愛知県長久手市の東西を横断し、名古屋市の東部を流れる全長約16キロの小さな川がある。香流川(かなれがわ)。名古屋市千種区で庄内川の支川である矢田川と合流する。特に中・下流域は多くの人口を抱え、密集した宅地のなかを流れる都市河川である。
この香流川で「ガサガサ」をして、どんな生き物がいるのか調べてみることにした。ガサガサとは、たも網で川のなかの生き物を捕まえる、大人も子どもも楽しめる遊びである。
ガサガサでウナギが見つかればラッキーだが、そうでなくても、ウナギが生息できる環境なのかどうかについて何らかの情報が得られるのではと期待した。
香流川は水辺のほとんどがコンクリートで固められている。名古屋市内でガサガサのできるところはほとんどない。
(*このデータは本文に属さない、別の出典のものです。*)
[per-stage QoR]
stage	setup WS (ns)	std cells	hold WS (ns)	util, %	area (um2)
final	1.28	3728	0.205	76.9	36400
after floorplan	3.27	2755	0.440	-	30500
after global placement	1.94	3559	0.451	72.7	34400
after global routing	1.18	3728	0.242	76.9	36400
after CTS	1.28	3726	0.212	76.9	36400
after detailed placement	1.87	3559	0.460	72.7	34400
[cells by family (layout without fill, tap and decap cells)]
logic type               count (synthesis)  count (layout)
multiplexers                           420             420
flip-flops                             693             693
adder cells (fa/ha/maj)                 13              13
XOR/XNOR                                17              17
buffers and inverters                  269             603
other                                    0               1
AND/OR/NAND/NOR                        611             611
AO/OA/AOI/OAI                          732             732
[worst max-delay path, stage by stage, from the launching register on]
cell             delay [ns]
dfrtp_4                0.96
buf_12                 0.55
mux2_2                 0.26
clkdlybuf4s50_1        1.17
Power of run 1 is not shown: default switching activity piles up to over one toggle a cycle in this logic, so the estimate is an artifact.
名古屋から長久手に移動し、市境から1キロくらい上った石田橋の近くに、水辺を草がおおう浅瀬がある。ここは近くのため池からの排水路と思われる暗渠がぽっかりと口を開け、本流に注ぐ小さな流れをつくっており、ガサガサを行う絶好の場所であると思われた。
マリンシューズに履き替え、たも網を持って流れに入る。水中から岸辺に網をそっと近づける。そして、水ぎわに茂る草の根っこを持ち上げるように、やさしくゆっくりとゆすってみた。
最初のうちは何も捕れなかったが、しばらくするといろいろな生き物が網のなかに入った。20分くらい続けただろうか。アメリカザリガニ、ミナミヌマエビと思われる小エビ、名前のわからない仔魚、タニシ、マシジミを捕まえた。手づかみでカワニナも見つけた。
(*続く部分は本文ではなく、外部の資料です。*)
$ cat config.mk
export PLATFORM = sky130hd
export DESIGN_NAME = ram_port_arbiter
export DESIGN_NICKNAME = d
export VERILOG_FILES = /design/src/rtl/ram_arb_pkg.sv /design/src/rtl/ram_arb_delay_line.sv /design/src/rtl/ram_port_arbiter.sv
export SDC_FILE = /design/constraint.sdc
export NUM_CORES = 1
export LEC_CHECK = 0
export ABC_AREA = 0
export CAP_MARGIN = 20
export CORE_ASPECT_RATIO = 1.2
export CORE_MARGIN = 3
export CORE_UTILIZATION = 30
export DETAILED_ROUTE_END_ITERATION = 6
export SETUP_SLACK_MARGIN = 0.4
export SLEW_MARGIN = 30
export SYNTH_ARGS = -nofsm -noshare
export SYNTH_HDL_FRONTEND = slang
export SYNTH_SLANG_ARGS = --single-unit
$ cat constraint.sdc
create_clock -name i_clk -period 5 [get_ports i_clk]
set_input_delay 1 -clock i_clk [delete_from_list [all_inputs] [get_ports i_clk]]
set_output_delay 1 -clock i_clk [all_outputs]
set_load 0.02 [all_outputs]
$ cat src/rtl/ram_arb_pkg.sv
// Shared constants and types for the two-requester RAM port arbiter.
// The tag travels alongside each issued read so its data returns to the right requester.
package ram_arb_pkg;

    localparam int DEF_DATA_WIDTH    = 8;
    localparam int DEF_ADDR_WIDTH    = 3;
    localparam int DEF_READ_LATENCY  = 4;
    localparam int DEF_WRITE_LATENCY = 5;
    localparam int DEF_NUM_REQ       = 2;

    typedef logic req_id_t;

    typedef struct packed {
        logic    valid;
        req_id_t id;
    } tag_t;

endpackage

$ cat src/rtl/ram_arb_delay_line.sv
// Fixed-depth shift register with every stage exposed, cleared by reset.
// Serves as both the read tag pipeline and the in-flight write scoreboard.
module ram_arb_delay_line #(
    parameter int DEPTH = 4,
    parameter int WIDTH = 2
) (
    input  logic                   i_clk,
    input  logic                   i_rst,
    input  logic [WIDTH-1:0]       i_data,
    output logic [DEPTH*WIDTH-1:0] o_taps
);

    logic [WIDTH-1:0] stage_q [DEPTH];

    always_ff @(posedge i_clk or posedge i_rst) begin
        if (i_rst) begin
            for (int i = 0; i < DEPTH; i++) begin
                stage_q[i] <= '0;
            end
        end else begin
            stage_q[0] <= i_data;
            for (int i = 1; i < DEPTH; i++) begin
                stage_q[i] <= stage_q[i-1];
            end
        end
    end

    // Stage i occupies slice i of the tap bus.
    for (genvar g = 0; g < DEPTH; g++) begin : g_taps
        assign o_taps[g*WIDTH +: WIDTH] = stage_q[g];
    end

endmodule

$ cat src/rtl/ram_port_arbiter.sv
// Round-robin arbiter sharing one pipelined RAM port between two requesters.
// Reads to an address with a write still committing are held back; the other requester proceeds.
module ram_port_arbiter
    import ram_arb_pkg::*;
#(
    parameter int DATA_WIDTH    = DEF_DATA_WIDTH,
    parameter int ADDR_WIDTH    = DEF_ADDR_WIDTH,
    parameter int READ_LATENCY  = DEF_READ_LATENCY,
    parameter int WRITE_LATENCY = DEF_WRITE_LATENCY,
    parameter int NUM_REQ       = DEF_NUM_REQ
) (
    input  logic                          i_clk,
    input  logic                          i_rst,
    input  logic [NUM_REQ-1:0]            i_req_valid,
    output logic [NUM_REQ-1:0]            o_req_ready,
    input  logic [NUM_REQ-1:0]            i_req_we,
    input  logic [NUM_REQ*ADDR_WIDTH-1:0] i_req_addr,
    input  logic [NUM_REQ*DATA_WIDTH-1:0] i_req_din,
    output logic [NUM_REQ-1:0]            o_rsp_valid,
    output logic [DATA_WIDTH-1:0]         o_rsp_data,
    output logic                          o_mem_en,
    output logic                          o_mem_we,
    output logic [ADDR_WIDTH-1:0]         o_mem_addr,
    output logic [DATA_WIDTH-1:0]         o_mem_din,
    input  logic [DATA_WIDTH-1:0]         i_mem_dout,
    output logic [3:0]                    o_rd_inflight
);

    localparam int TAG_W = $bits(tag_t);
    localparam int SB_W  = ADDR_WIDTH + 1;

    logic [NUM_REQ-1:0]    hit, elig, grant;
    req_id_t               ptr_q, gid;
    logic                  hs, sel_we, rd_hs;
    logic [ADDR_WIDTH-1:0] sel_addr;
    logic [DATA_WIDTH-1:0] sel_din;

    logic [SB_W-1:0]                      sb_in;
    logic [WRITE_LATENCY*SB_W-1:0]        sb_taps;
    tag_t                                 tag_in, tag_out;
    logic [(READ_LATENCY+1)*TAG_W-1:0]    tag_taps;
    logic                                 unused_tag_taps;

    logic                  mem_en_q, mem_we_q;
    logic [ADDR_WIDTH-1:0] mem_addr_q;
    logic [DATA_WIDTH-1:0] mem_din_q;
    logic [NUM_REQ-1:0]    rsp_valid_q;
    logic [DATA_WIDTH-1:0] rsp_data_q;
    logic [3:0]            inflight_q, inflight_d;

    // Scoreboard entry layout: {valid, addr}.
    always_comb begin
        hit = '0;
        for (int k = 0; k < NUM_REQ; k++) begin
            for (int e = 0; e < WRITE_LATENCY; e++) begin
                if (sb_taps[e*SB_W + ADDR_WIDTH] &&
                    sb_taps[e*SB_W +: ADDR_WIDTH] == i_req_addr[k*ADDR_WIDTH +: ADDR_WIDTH]) begin
                    hit[k] = 1'b1;
                end
            end
        end
    end

    assign elig = i_req_valid & (i_req_we | ~hit);

    always_comb begin
        grant = '0;
        if (!i_rst) begin
            if (elig[ptr_q]) begin
                grant[ptr_q] = 1'b1;
            end else if (elig[~ptr_q]) begin
                grant[~ptr_q] = 1'b1;
            end
        end
    end

    assign hs       = |grant;
    assign gid      = grant[1];
    assign sel_we   = i_req_we[gid];
    assign sel_addr = i_req_addr[int'(gid)*ADDR_WIDTH +: ADDR_WIDTH];
    assign sel_din  = i_req_din[int'(gid)*DATA_WIDTH +: DATA_WIDTH];
    assign rd_hs    = hs & ~sel_we;

    assign sb_in   = {hs & sel_we, sel_addr};
    assign tag_in  = '{valid: rd_hs, id: gid};
    assign tag_out = tag_taps[READ_LATENCY*TAG_W +: TAG_W];
    assign unused_tag_taps = ^tag_taps[READ_LATENCY*TAG_W-1:0];

    ram_arb_delay_line #(.DEPTH(WRITE_LATENCY), .WIDTH(SB_W)) u_wr_scoreboard (
        .i_clk  (i_clk),
        .i_rst  (i_rst),
        .i_data (sb_in),
        .o_taps (sb_taps)
    );

    // One extra stage so the tag lines up with RAM data READ_LATENCY after the port cycle.
    ram_arb_delay_line #(.DEPTH(READ_LATENCY + 1), .WIDTH(TAG_W)) u_tag_pipe (
        .i_clk  (i_clk),
        .i_rst  (i_rst),
        .i_data (tag_in),
        .o_taps (tag_taps)
    );

    always_comb begin
        inflight_d = inflight_q;
        if (rd_hs && !(|rsp_valid_q)) begin
            inflight_d = inflight_q + 4'd1;
        end else if (!rd_hs && (|rsp_valid_q)) begin
            inflight_d = inflight_q - 4'd1;
        end
    end

    always_ff @(posedge i_clk or posedge i_rst) begin
        if (i_rst) begin
            ptr_q       <= 1'b0;
            mem_en_q    <= 1'b0;
            mem_we_q    <= 1'b0;
            mem_addr_q  <= '0;
            mem_din_q   <= '0;
            rsp_valid_q <= '0;
            rsp_data_q  <= '0;
            inflight_q  <= '0;
        end else begin
            mem_en_q   <= hs;
            mem_we_q   <= hs & sel_we;
            inflight_q <= inflight_d;
            if (hs) begin
                ptr_q      <= ~gid;
                mem_addr_q <= sel_addr;
                mem_din_q  <= sel_din;
            end
            rsp_valid_q <= '0;
            if (tag_out.valid) begin
                rsp_valid_q[tag_out.id] <= 1'b1;
                rsp_data_q              <= i_mem_dout;
            end
        end
    end

    assign o_req_ready   = grant;
    assign o_mem_en      = mem_en_q;
    assign o_mem_we      = mem_we_q;
    assign o_mem_addr    = mem_addr_q;
    assign o_mem_din     = mem_din_q;
    assign o_rsp_valid   = rsp_valid_q;
    assign o_rsp_data    = rsp_data_q;
    assign o_rd_inflight = inflight_q;

endmodule

==> flow_summary.json, run 1 <==
{
  "start_util_pct": 31.8,
  "wl_per_cell_um": 14.6,
  "pin_count": 65,
  "p_switching_uw": 466,
  "synthAdderAreaFrac_pct": 2.30,
  "worstPathRequired_ns": 4.00,
  "combPwrFrac_pct": 31.4,
  "hp-class": "flop to flop",
  "globalplace.congestion": 0.754,
  "p_sw_share_pct": 32.0,
  "min_path_cells": 0,
  "cts_tree": "built",
  "m1WireLength_um": 2410,
  "period_share_pct": 90.0,
  "powerDensity_nw_per_um2": 432,
  "yosys.area_share.xor_xnor_pct": 11.9,
  "grt_pass1_wl_um": 8530,
  "rsz0062_at_grt": "no",
  "clockRootBuffer": "clkbuf_8",
  "p_int_uw": 989,
  "crit_path_max_fanout": 11,
  "fmax_mhz": 222,
  "power_frac_seq_pct": 42.2,
  "drive_gt1_share_pct": 12.8,
  "hold_buffers": 0,
  "cts_buffers": 9,
  "via_per_inst": 4.55,
  "row_count": 35,
  "routed_wl_um": 5340,
  "gr-total-overflow": 0,
  "clkSlewWorstSetupHoldPaths_ns": 0.07,
  "clkPwrFrac_pct": 26.4,
  "grt_usage_pct": 11.9,
  "nFillCells": 748,
  "critical_path_class": "input pin to output port",
  "core_area_sq_um": 7880,
  "setup_viol": 0,
  "period_needed_ns": 4.50,
  "wl_met3_um": 277,
  "place_inst": 349,
  "route.met2.wl_um": 2620,
  "die-area_sq_um": 9490,
  "clkSinkCount": 57,
  "firstDrtPassIters": 5,
  "yosys.area_share.simple_pct": 6.09,
  "clock_path_buffers": 2,
  "synthDistinctLibCells": 29,
  "top_layer_used": "met4",
  "grt_pass1_vias": 1787,
  "ys_warn_count": 0,
  "clk_latency_ns": 0.33,
  "cts_resized": 0,
  "ys_seq_area_share_pct": 56.9,
  "critical_path_arrival_ns": 3.50,
  "worst_slew_pin_slew_ns": 0.555,
  "final-hold-violation-count": 0,
  "antenna_cells": 0,
  "slew_violations": 0,
  "area_growth_pct": 34.4,
  "htreeDepth": 3,
  "hpwl_um": 3920,
  "ys_ff_latch": 57,
  "status": "completed",
  "finalSetupTns_ns": 0,
  "drt_iter0_markers": 111,
  "antenna_found_initial": 0,
  "syn_area_sq_um": 2500,
  "postCtsSetupRepairBufs": 0,
  "max_cap_viol_count": 0,
  "cp-start-kind": "input pin",
  "layout.nets": 308,
  "reg2reg_depth": 14,
  "die_h_um": 106,
  "final_util_pct": 42.7,
  "synth_area_per_cell_sq_um": 12.5,
  "synth_nets": 241,
  "layoutNonFillerInstCount": 365,
  "grt_max_degree": 38,
  "synth_top_family_by_area": "XOR/XNOR gates",
  "max_slew_margin_pct": 62.9,
  "vias": 1660,
  "drc_errors": 0,
  "synth_compound_area_share_pct": 8.24,
  "endpoint_kind": "output port",
  "synth.area.mux_share_pct": 5.24,
  "io_buffer_count": 64,
  "max-vdd-ir-drop_mv": 0.163,
  "synthCells": 201,
  "finClkSkew_ns": 0.0123,
  "die_w_um": 89.4,
  "ant_nets": 0,
  "leakage_uw": 0.00149
}
-- cells in the final DEF, fill, tap and decap left out, types with 2 or more instances in the layout --
cell | synthesis | final
clkdlybuf4s50_1 | 0 | 64
nor2_1 | 4 | 4
clkbuf_8 | 0 | 10
xnor2_1 | 33 | 33
clkinv_4 | 0 | 3
clkinv_2 | 0 | 2
ha_1 | 3 | 3
dfrtp_1 | 57 | 57
nand4_1 | 11 | 11
inv_1 | 38 | 37
a22o_2 | 2 | 2
nand2_1 | 4 | 4
o22ai_1 | 2 | 2
mux2i_1 | 3 | 3
buf_4 | 4 | 2
a222oi_1 | 11 | 11
mux2_2 | 9 | 9
-- kinds of logic (layout without fill, tap and decap cells) --
family | after synthesis | count (layout)
xor+xnor | 34 | 34
flops | 57 | 57
simple gates | 25 | 25
fa+ha+maj | 4 | 4
compound gates | 21 | 21
buf+inv | 48 | 120
mux | 12 | 12
-- final cells by class --
| cell class | count | area, sq um | area share, % |
|---|---|---|---|
| clock inverters | 6 | 43.8 | 1.30 |
| well taps | 92 | 115 | 3.42 |
| flip-flops and latches | 57 | 1430 | 42.4 |
| clock buffers | 10 | 138 | 4.09 |
| repair buffers | 66 | 656 | 19.5 |
| multi-input cells | 96 | 846 | 25.1 |
| inverters | 38 | 143 | 4.24 |
-- through the flow --
step | power, uW | worst slack [ns] | hold slack (ns) | instance area [sq um]
floorplan | 889 | 0.566 | 0.331 | 2500
global placement | 1080 | 0.528 | 0.332 | 3190
detailed placement | 1090 | 0.499 | 0.336 | 3190
CTS | 1480 | 0.495 | 0.353 | 3370
global route | 1550 | 0.418 | 0.364 | 3370
finish | 1460 | 0.502 | 0.348 | 3370
-- metal layers --
metal | up-vias | global-route usage [%]
li1 | 798 | -
met1 | 811 | 15.0
met2 | 49 | 19.0
met3 | 2 | 3.49
met4 | 0 | 4.47
met5 | - | 0
-- worst max-delay path, stage by stage --
cell and delay, ns:
clkdlybuf4s50_1 0.71, xnor2_1 0.14, nand4_1 0.11, and3_4 0.20
a31oi_4 0.12, nor3_4 0.50, clkdlybuf4s50_1 0.71
-- power groups by stage --
stage / clock [uW] / combinational (uW) / sequential (uW)
6_report: 384 / 457 / 614
5_1_grt: 419 / 499 / 627
4_1_cts: 399 / 463 / 617
3_5_place_dp: 0 / 462 / 625
3_3_place_gp: 0 / 457 / 622
2_1_floorplan: 0 / 199 / 690
-- sequential cells by signal, indices dropped and copies added (netlist names) --
signal and count:
u_wr_scoreboard.o_taps 19, o_rsp_valid 2, o_mem_we 1, o_mem_din 8
o_rsp_data 8, o_mem_en 1, ptr_q 1, u_tag_pipe.o_taps 10
o_mem_addr 3, o_rd_inflight 4
-- synth_stat cells --
cell type  instances  area share [%]
dfrtp_1           57              57
inv_1             38             5.7
xnor2_1           33              12
a222oi_1          11             4.4
nand4_1           11             2.7
mux2_2             9             4.0
buf_6              5             2.2
buf_4              4             1.2
nand2_1            4            0.60
nor2_1             4            0.60
ha_1               3             1.5
mux2i_1            3             1.2
a22o_2             2            0.80
o22ai_1            2            0.50
a21o_1             1            0.30
a21oi_1            1            0.20
a31oi_4            1            0.85
and2_1             1            0.25
and3_4             1            0.45
clkbuf_1           1            0.15
fa_1               1            0.80
nand3_1            1            0.20
nand4b_1           1            0.35
nor2b_1            1            0.25
nor3_4             1            0.65
o21a_4             1            0.60
o21ai_0            1            0.20
o21ba_2            1            0.40
xor2_1             1            0.35
-- path summary, 6_finish.rpt --
kind                            slack, ns                        end                       start
worst max-delay path                 0.50             o_req_ready[1]               i_req_addr[5]
worst min-delay path                 0.35       u_tag_pipe.o_taps[7]        u_tag_pipe.o_taps[5]
worst max register to register       1.93           o_rd_inflight[3]  u_wr_scoreboard.o_taps[14]
worst min register to register       0.35       u_tag_pipe.o_taps[7]        u_tag_pipe.o_taps[5]
max in group asynchronous            3.09              o_rsp_data[0]                       i_rst
min in group asynchronous            1.07  u_wr_scoreboard.o_taps[1]                       i_rst
Note: power is estimated with default switching activity, not from simulation.
==> run 2, diff against run 1 <==
--- a/config.mk
+++ b/config.mk
@@ -6,10 +6,10 @@
 export NUM_CORES = 1
 export LEC_CHECK = 0
 export ABC_AREA = 0
-export CAP_MARGIN = 20
 export CORE_ASPECT_RATIO = 1.2
 export CORE_MARGIN = 3
 export CORE_UTILIZATION = 30
+export CTS_CLUSTER_DIAMETER = 40
 export DETAILED_ROUTE_END_ITERATION = 6
 export SETUP_SLACK_MARGIN = 0.4
 export SLEW_MARGIN = 30
==> results of run 2 <==
Same layout as run 1: the final DEF is identical, and so are final timing and power.
==> run 3, diff against run 2 <==
--- a/config.mk
+++ b/config.mk
@@ -6,7 +6,7 @@
 export NUM_CORES = 1
 export LEC_CHECK = 0
 export ABC_AREA = 0
-export CORE_ASPECT_RATIO = 1.2
+export CORE_ASPECT_RATIO = 0.75
 export CORE_MARGIN = 3
 export CORE_UTILIZATION = 30
 export CTS_CLUSTER_DIAMETER = 40
==> run 3 against run 2 <==
Compared with the run above: power rose by 4.7%; hold slack got worse by 0.0032 ns; critical endpoint is now o_req_ready[0]; critical path type unchanged; global-route usage is 0.43 points higher; clock power is 17% higher; core utilization is 0.065 points higher; sequential power increased by 0.7%; final cell count up 3.6%.
==> flow_summary.json, run 3 (same netlist as run 1, synthesis figures left out) <==
{
  "status": "completed",
  "layout.nets": 308,
  "area_growth_pct": 36.4,
  "powerDensity_nw_per_um2": 446,
  "fin_ws_ns": 0.697,
  "period_share_pct": 86.1,
  "grt_pass1_wl_um": 9110,
  "die-area_sq_um": 9490,
  "cp_top_family": "buffers and inverters",
  "postCtsSetupRepairBufs": 0,
  "antenna_found_initial": 0,
  "final-hold-violation-count": 0,
  "worst_slew_pin_slew_ns": 0.485,
  "drt_iter0_markers": 122,
  "finClkSkew_ns": 0.0114,
  "rsz0062_at_grt": "no",
  "core_area_sq_um": 7990,
  "wl_per_cell_um": 13.9,
  "row_count": 28,
  "layout_common_cells": "64 x clkdlybuf4s50_1, 57 x dfrtp_1, 37 x inv_1, 33 x xnor2_1, 12 x clkbuf_8",
  "globalplace.congestion": 0.805,
  "cpPeakStageDelay_ns": 0.64,
  "max-vdd-ir-drop_mv": 0.197,
  "cts_tree": "built",
  "layoutNonFillerInstCount": 378,
  "critical_path_arrival_ns": 3.30,
  "hp-class": "flop to flop",
  "hpwl_um": 3810,
  "drive_gt1_share_pct": 12.8,
  "fmax_mhz": 232,
  "place_inst": 362,
  "hold_buffers": 0,
  "grt_usage_pct": 12.3,
  "htreeDepth": 3,
  "layout_commonest_cell": "clkdlybuf4s50_1",
  "start_util_pct": 31.4,
  "drc_errors": 0,
  "vias": 1665,
  "via_per_inst": 4.40,
  "timing.hold.ws_ns": 0.345,
  "max_slew_margin_pct": 67.7,
  "path_buf_inv": 2,
  "cts_resized": 0,
  "cts_buffers": 9,
  "finalPower_uw": 1520,
  "ant_nets": 0,
  "clkSlewWorstSetupHoldPaths_ns": 0.07,
  "critical_path_class": "input pin to output port",
  "largest_reg_flops": 19,
  "crit_path_max_fanout": 14,
  "firstDrtPassIters": 6,
  "clk_latency_ns": 0.33,
  "io_buffer_count": 64,
  "worstPathRequired_ns": 4.00,
  "pin_count": 65,
  "endpoint_kind": "output port",
  "setup_viol": 0,
  "finalSetupTns_ns": 0,
  "clockRootBuffer": "clkbuf_8",
  "cp-start-kind": "input pin",
  "max_cap_viol_count": 0,
  "crit_chain": "clkdlybuf4s50_1 -> xnor2_1 -> nand4_1 -> nand4_1 -> o22ai_1 -> o21a_4 -> clkdlybuf4s50_1",
  "clock_path_buffers": 2,
  "gr-total-overflow": 0,
  "antenna_cells": 0,
  "grt_max_degree": 40,
  "routed_wl_um": 5270,
  "die_h_um": 85.1,
  "grt_pass1_vias": 1769,
  "leakage_uw": 0.00150,
  "place_ws_ns": 0.685,
  "period_needed_ns": 4.30,
  "crit_slowest_cell": "clkdlybuf4s50_1",
  "clkSinkCount": 57,
  "slew_violations": 0,
  "die_w_um": 112
}
-- run 3: cell types whose count changed in the layout (fill, tap and decap cells not counted), sizes merged --
cell / before / now
bufinv: 0 / 1
clkbuf: 10 / 12
clkinv: 5 / 1
clkinvlp: 1 / 2
-- run 3: power breakdown --
group	internal (uW)	total [uW]	switching (uW)
Sequential	551	618	67.0
Combinational	245	455	211
Clock	270	451	181
-- run 3: layer usage --
layer  vias up  global-route usage (%)  wire length [um]
li1        798                       -                 -
met1       811                    16.8              2630
met2        54                    18.0              2310
met3         2                    5.06               317
met4         0                    3.98                14
met5         -                       0                 0
-- run 3: cell type report --
cell class                      instances  area [sq um]
Tap cell                              105           131
Multi-Input combinational cell         96           846
Sequential cell                        57          1430
Clock buffer                           12           165
Inverter                               38           143
Timing Repair Buffer                   66           656
Fill cell                             786          4570
Clock inverter                          4          50.0
-- run 3: final timing paths --
check | start | to | slack, ns | cells after the start
max in group asynchronous | i_rst | u_wr_scoreboard.o_taps[18] | 3.12 | 3
hold reg to reg | u_tag_pipe.o_taps[5] | u_tag_pipe.o_taps[7] | 0.35 | 0
hold / removal | u_tag_pipe.o_taps[5] | u_tag_pipe.o_taps[7] | 0.35 | 0
setup reg to reg | u_wr_scoreboard.o_taps[4] | o_rd_inflight[3] | 2.03 | 14
setup / recovery | i_req_addr[2] | o_req_ready[0] | 0.70 | 7
min in group asynchronous | i_rst | o_mem_addr[1] | 1.03 | 2
-- run 3: metrics by stage --
step	area, sq um	utilization (%)
after global placement	3200	40.1
after CTS	3420	42.8
after floorplan	2500	-
final	3420	42.8
after global routing	3420	42.8
after detailed placement	3200	40.1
都会を流れる川にもこんなに生き物がいる。ここで生まれ、育った生命を見て感動を覚えた。
ウナギにとってこの川はどんなところなんだろうと想像した。少なくとも餌は十分にある。川幅や水深、流速などの変化に乏しく、快適とはとても言えないが、川底や一部の岸辺には砂礫が堆積し、護岸には凹凸のあるブロックや石積みが施されているところもある。棲家となるところが全くないわけではなさそうだ。
問題はこの川にいくつもある人工横断構造物である。驚異的な遡上力を持つウナギであっても、これだけ落差が連続していたら、中流まで上ってくるのは難しいかもしれないと思っていた。
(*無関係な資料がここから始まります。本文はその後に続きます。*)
### src/rtl/mem_access_unit.sv
// ---------------------------------------------------------------------------
// mem_access_unit
// MEM-stage data-memory responder. Takes the load/store request sitting in
// the EX/MEM register, runs a req/ack handshake with data memory and freezes
// the pipeline until the access completes (or times out).
//
// Parameters:
//   TIMEOUT      max REQ cycles without ack before the access is aborted
// Ports:
//   clk_i        clock, all state changes on rising edge
//   rst_i        synchronous active-high reset
//   MemRead_i    load request from EX/MEM
//   MemWrite_i   store request from EX/MEM (wins if both are set)
//   addr_i       byte address (ALU result)
//   wrdata_i     store data
//   rddata_o     load data for MEM/WB, valid in DONE and held afterwards
//   stall_o      freeze request to upstream pipeline registers
//   misalign_o   one-cycle pulse after a misaligned request is seen
//   timeout_o    one-cycle pulse when an access is aborted by timeout
//   mem_req_o    memory request (registered)
//   mem_we_o     1 = write, 0 = read
//   mem_addr_o   word-aligned memory address
//   mem_wdata_o  memory write data
//   mem_ack_i    memory completion
//   mem_rdata_i  memory read data, valid while mem_ack_i is high
// ---------------------------------------------------------------------------
module mem_access_unit
  import mem_pkg::*;
#(
  parameter int TIMEOUT = 64
) (
  input  logic              clk_i,
  input  logic              rst_i,
  input  logic              MemRead_i,
  input  logic              MemWrite_i,
  input  logic [WORD_W-1:0] addr_i,
  input  logic [WORD_W-1:0] wrdata_i,
  output logic [WORD_W-1:0] rddata_o,
  output logic              stall_o,
  output logic              misalign_o,
  output logic              timeout_o,
  output logic              mem_req_o,
  output logic              mem_we_o,
  output logic [WORD_W-1:0] mem_addr_o,
  output logic [WORD_W-1:0] mem_wdata_o,
  input  logic              mem_ack_i,
  input  logic [WORD_W-1:0] mem_rdata_i
);

  localparam int CNT_W = (TIMEOUT > 1) ? $clog2(TIMEOUT) : 1;
  localparam logic [CNT_W-1:0] LAST_WAIT = CNT_W'(TIMEOUT - 1);

  state_e            r_state;
  logic [CNT_W-1:0]  r_waitCnt;
  logic [WORD_W-1:0] r_rddata;
  logic              r_misalign;
  logic              r_timeout;
  logic              r_memReq;
  logic              r_memWe;
  logic [WORD_W-1:0] r_memAddr;
  logic [WORD_W-1:0] r_memWdata;

  logic w_anyReq;
  logic w_aligned;
  logic w_validReq;

  // Classify whatever the EX/MEM register is presenting this cycle. Only an
  // aligned load or store starts a memory access; a misaligned one is only
  // flagged.
  assign w_anyReq   = MemRead_i | MemWrite_i;
  assign w_aligned  = (addr_i[1:0] == 2'b00);
  assign w_validReq = w_anyReq & w_aligned;

  // The stall must rise in the very IDLE cycle the request appears, otherwise
  // the upstream registers would advance past the instruction before the
  // access starts. It stays up through every REQ cycle and drops in DONE so
  // the pipeline moves on at the end of DONE.
  assign stall_o = (r_state == REQ) || ((r_state == IDLE) && w_validReq);

  assign rddata_o    = r_rddata;
  assign misalign_o  = r_misalign;
  assign timeout_o   = r_timeout;
  assign mem_req_o   = r_memReq;
  assign mem_we_o    = r_memWe;
  assign mem_addr_o  = r_memAddr;
  assign mem_wdata_o = r_memWdata;

  // Access sequencer. The request fields are latched on entry to REQ so the
  // memory sees stable values for the whole handshake. mem_req_o is its own
  // flop updated alongside the state so it is glitch-free. In DONE the old
  // request is still on the inputs but is deliberately not looked at, so it
  // is never reissued. An ack arriving on the final wait cycle still counts
  // as a normal completion because it is checked before the timeout.
  always_ff @(posedge clk_i) begin
    if (rst_i) begin
      r_state    <= IDLE;
      r_waitCnt  <= '0;
      r_rddata   <= '0;
      r_misalign <= 1'b0;
      r_timeout  <= 1'b0;
      r_memReq   <= 1'b0;
      r_memWe    <= 1'b0;
      r_memAddr  <= '0;
      r_memWdata <= '0;
    end else begin
      r_misalign <= 1'b0;
      r_timeout  <= 1'b0;
      case (r_state)
        IDLE: begin
          if (w_validReq) begin
            r_state    <= REQ;
            r_memReq   <= 1'b1;
            r_memWe    <= MemWrite_i;
            r_memAddr  <= {addr_i[WORD_W-1:2], 2'b00};
            r_memWdata <= wrdata_i;
            r_waitCnt  <= '0;
          end else if (w_anyReq) begin
            r_misalign <= 1'b1;
          end
        end
        REQ: begin
          if (mem_ack_i) begin
            if (!r_memWe) begin
              r_rddata <= mem_rdata_i;
            end
            r_state  <= DONE;
            r_memReq <= 1'b0;
          end else if (r_waitCnt == LAST_WAIT) begin
            r_timeout <= 1'b1;
            r_state   <= DONE;
            r_memReq  <= 1'b0;
          end else begin
            r_waitCnt <= r_waitCnt + CNT_W'(1);
          end
        end
        DONE: begin
          r_state <= IDLE;
        end
        default: begin
          r_state  <= IDLE;
          r_memReq <= 1'b0;
        end
      endcase
    end
  end

endmodule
ところが先月に九州大学の研究チームが発表した「高さだけでなく堰やダムの構造も重要?ウナギは46メートルの滝を登っていた」という研究成果を見て、考えを改めた。
海から上ってきた天然のニホンウナギが、鹿児島県網掛川の高さ46メートルの龍門滝を越えて上流まで分布しているというのだ。
滝の岩肌と堰の壁面では状態が異なるが、香流川にいくつもある数10センチの落差をウナギが乗り越える可能性は大いにあるのではないか。香流川が注ぐ先の矢田川には、ウナギがいることが確認されている。この川にウナギがいるのか確かめたい。ウナギの目線から都市河川の環境についても考えてみたい。